## EXERCISE REQUIREMENTS
If a line in the entries contains the string "antenna", include that line in your answer.

## DATASET RECORDS

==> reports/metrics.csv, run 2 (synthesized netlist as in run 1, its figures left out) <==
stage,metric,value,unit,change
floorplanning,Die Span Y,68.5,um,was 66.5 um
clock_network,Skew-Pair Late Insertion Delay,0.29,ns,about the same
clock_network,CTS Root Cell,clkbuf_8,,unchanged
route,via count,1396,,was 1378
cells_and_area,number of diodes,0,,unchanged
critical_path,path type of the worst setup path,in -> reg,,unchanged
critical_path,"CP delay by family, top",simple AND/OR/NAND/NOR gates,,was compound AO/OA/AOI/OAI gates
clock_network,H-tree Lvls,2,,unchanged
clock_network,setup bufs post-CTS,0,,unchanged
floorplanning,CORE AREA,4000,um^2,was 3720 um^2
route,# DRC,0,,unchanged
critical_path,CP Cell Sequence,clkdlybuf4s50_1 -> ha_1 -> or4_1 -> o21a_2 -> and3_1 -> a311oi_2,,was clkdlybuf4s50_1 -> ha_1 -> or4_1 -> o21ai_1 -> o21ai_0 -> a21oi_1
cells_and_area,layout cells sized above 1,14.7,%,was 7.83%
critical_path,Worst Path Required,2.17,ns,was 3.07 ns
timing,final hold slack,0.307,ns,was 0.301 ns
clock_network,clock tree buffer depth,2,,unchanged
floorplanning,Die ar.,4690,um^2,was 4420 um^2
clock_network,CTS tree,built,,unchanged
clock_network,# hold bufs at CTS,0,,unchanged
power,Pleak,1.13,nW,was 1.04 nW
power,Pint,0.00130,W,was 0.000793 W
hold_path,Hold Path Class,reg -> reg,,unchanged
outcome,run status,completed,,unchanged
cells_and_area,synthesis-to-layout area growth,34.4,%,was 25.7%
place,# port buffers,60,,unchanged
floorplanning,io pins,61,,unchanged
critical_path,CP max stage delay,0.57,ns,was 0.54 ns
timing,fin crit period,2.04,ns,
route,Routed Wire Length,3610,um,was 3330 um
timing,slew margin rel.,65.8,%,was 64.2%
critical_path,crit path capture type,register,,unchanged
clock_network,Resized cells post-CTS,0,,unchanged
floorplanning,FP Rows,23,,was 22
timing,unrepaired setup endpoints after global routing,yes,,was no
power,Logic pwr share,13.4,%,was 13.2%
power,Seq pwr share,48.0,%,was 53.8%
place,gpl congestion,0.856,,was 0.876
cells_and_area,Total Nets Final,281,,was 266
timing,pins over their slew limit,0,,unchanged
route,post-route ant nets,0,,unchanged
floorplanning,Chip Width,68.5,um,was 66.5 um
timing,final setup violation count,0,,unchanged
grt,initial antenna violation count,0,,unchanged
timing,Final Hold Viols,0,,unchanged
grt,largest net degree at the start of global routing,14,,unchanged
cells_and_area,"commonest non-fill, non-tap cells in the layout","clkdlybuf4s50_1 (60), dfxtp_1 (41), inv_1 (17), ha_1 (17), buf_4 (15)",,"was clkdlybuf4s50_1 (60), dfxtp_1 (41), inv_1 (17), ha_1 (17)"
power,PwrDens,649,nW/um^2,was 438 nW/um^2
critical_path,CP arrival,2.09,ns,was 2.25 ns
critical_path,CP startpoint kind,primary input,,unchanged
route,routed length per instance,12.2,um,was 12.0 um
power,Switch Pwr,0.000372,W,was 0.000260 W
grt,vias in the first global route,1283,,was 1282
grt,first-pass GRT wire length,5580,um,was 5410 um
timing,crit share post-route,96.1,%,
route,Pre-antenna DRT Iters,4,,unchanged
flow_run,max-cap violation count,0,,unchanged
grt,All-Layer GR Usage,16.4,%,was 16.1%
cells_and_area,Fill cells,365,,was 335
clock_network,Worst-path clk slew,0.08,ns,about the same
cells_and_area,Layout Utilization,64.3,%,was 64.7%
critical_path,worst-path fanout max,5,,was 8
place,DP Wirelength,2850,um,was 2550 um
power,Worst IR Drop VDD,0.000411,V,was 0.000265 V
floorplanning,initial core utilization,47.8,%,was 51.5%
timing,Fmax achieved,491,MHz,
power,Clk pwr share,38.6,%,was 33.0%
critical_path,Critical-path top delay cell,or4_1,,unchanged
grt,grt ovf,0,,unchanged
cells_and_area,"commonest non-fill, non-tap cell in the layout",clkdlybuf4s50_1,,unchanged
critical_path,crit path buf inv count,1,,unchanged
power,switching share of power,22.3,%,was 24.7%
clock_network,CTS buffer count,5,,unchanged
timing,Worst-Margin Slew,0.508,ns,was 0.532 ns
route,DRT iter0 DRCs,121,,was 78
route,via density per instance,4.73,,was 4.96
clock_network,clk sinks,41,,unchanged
...
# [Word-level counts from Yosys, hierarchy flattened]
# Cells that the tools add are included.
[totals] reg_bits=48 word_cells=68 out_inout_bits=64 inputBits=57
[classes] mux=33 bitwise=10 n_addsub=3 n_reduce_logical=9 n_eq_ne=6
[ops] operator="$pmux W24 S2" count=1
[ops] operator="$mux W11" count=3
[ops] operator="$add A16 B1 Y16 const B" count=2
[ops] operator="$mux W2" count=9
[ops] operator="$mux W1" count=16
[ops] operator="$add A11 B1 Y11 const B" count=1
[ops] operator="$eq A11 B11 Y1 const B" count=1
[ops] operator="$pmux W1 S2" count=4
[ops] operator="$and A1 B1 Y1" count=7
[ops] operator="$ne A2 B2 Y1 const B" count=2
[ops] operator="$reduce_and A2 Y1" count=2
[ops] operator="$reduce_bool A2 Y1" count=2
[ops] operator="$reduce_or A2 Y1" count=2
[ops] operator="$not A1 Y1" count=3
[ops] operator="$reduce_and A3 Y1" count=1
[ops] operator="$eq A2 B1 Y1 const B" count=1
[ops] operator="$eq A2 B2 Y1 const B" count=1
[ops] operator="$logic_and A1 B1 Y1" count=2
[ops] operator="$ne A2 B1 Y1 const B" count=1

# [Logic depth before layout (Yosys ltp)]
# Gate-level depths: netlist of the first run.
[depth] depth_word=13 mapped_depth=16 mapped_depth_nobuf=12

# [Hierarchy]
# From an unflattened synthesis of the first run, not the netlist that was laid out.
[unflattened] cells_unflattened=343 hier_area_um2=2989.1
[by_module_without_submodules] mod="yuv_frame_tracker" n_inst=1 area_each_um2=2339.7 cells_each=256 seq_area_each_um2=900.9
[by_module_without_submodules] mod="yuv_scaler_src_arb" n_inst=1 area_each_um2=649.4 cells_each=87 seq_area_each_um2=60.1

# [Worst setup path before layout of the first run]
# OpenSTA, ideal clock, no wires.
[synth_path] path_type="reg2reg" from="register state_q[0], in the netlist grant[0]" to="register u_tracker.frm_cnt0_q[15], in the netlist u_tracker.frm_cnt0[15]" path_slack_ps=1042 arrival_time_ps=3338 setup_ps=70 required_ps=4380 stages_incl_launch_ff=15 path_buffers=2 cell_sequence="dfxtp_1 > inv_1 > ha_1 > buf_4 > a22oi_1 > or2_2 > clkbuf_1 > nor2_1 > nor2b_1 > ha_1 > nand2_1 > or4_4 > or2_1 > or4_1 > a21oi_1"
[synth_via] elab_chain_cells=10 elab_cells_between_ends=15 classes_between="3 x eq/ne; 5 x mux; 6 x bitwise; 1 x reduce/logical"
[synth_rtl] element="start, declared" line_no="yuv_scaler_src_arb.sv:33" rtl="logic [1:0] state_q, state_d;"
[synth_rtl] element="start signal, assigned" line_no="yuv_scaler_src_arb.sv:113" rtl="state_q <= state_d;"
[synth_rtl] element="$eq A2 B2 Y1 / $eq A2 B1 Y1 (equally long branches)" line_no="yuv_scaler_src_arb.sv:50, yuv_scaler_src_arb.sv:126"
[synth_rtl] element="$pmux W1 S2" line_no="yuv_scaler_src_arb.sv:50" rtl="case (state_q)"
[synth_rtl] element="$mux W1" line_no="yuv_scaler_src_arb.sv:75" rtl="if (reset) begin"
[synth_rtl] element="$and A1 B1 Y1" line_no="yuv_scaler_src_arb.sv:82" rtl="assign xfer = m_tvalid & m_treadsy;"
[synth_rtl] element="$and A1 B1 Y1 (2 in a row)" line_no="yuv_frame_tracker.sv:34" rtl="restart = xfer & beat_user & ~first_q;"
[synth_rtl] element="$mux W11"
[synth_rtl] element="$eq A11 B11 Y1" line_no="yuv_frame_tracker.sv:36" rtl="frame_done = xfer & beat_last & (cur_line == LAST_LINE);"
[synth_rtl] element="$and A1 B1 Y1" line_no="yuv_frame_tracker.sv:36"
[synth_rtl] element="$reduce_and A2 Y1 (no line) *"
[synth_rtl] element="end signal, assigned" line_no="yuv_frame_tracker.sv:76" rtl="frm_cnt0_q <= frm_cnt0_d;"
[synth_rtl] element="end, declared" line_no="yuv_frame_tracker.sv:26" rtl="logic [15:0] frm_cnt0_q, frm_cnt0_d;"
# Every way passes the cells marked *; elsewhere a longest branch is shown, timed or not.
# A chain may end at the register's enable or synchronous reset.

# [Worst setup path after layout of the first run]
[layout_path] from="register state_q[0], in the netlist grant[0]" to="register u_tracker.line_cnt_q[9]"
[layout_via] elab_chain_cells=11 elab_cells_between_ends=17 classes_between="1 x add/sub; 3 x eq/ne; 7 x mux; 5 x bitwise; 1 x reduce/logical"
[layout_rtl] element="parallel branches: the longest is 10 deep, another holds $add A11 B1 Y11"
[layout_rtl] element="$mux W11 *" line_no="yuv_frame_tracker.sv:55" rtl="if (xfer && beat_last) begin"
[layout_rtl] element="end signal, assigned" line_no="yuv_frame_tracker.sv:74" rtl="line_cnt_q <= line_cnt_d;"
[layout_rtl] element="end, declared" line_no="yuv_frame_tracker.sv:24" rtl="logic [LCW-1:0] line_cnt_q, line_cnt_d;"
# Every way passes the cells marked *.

## FINISHED TASK
grt,initial antenna violation count,0,,unchanged
route,Pre-antenna DRT Iters,4,,unchanged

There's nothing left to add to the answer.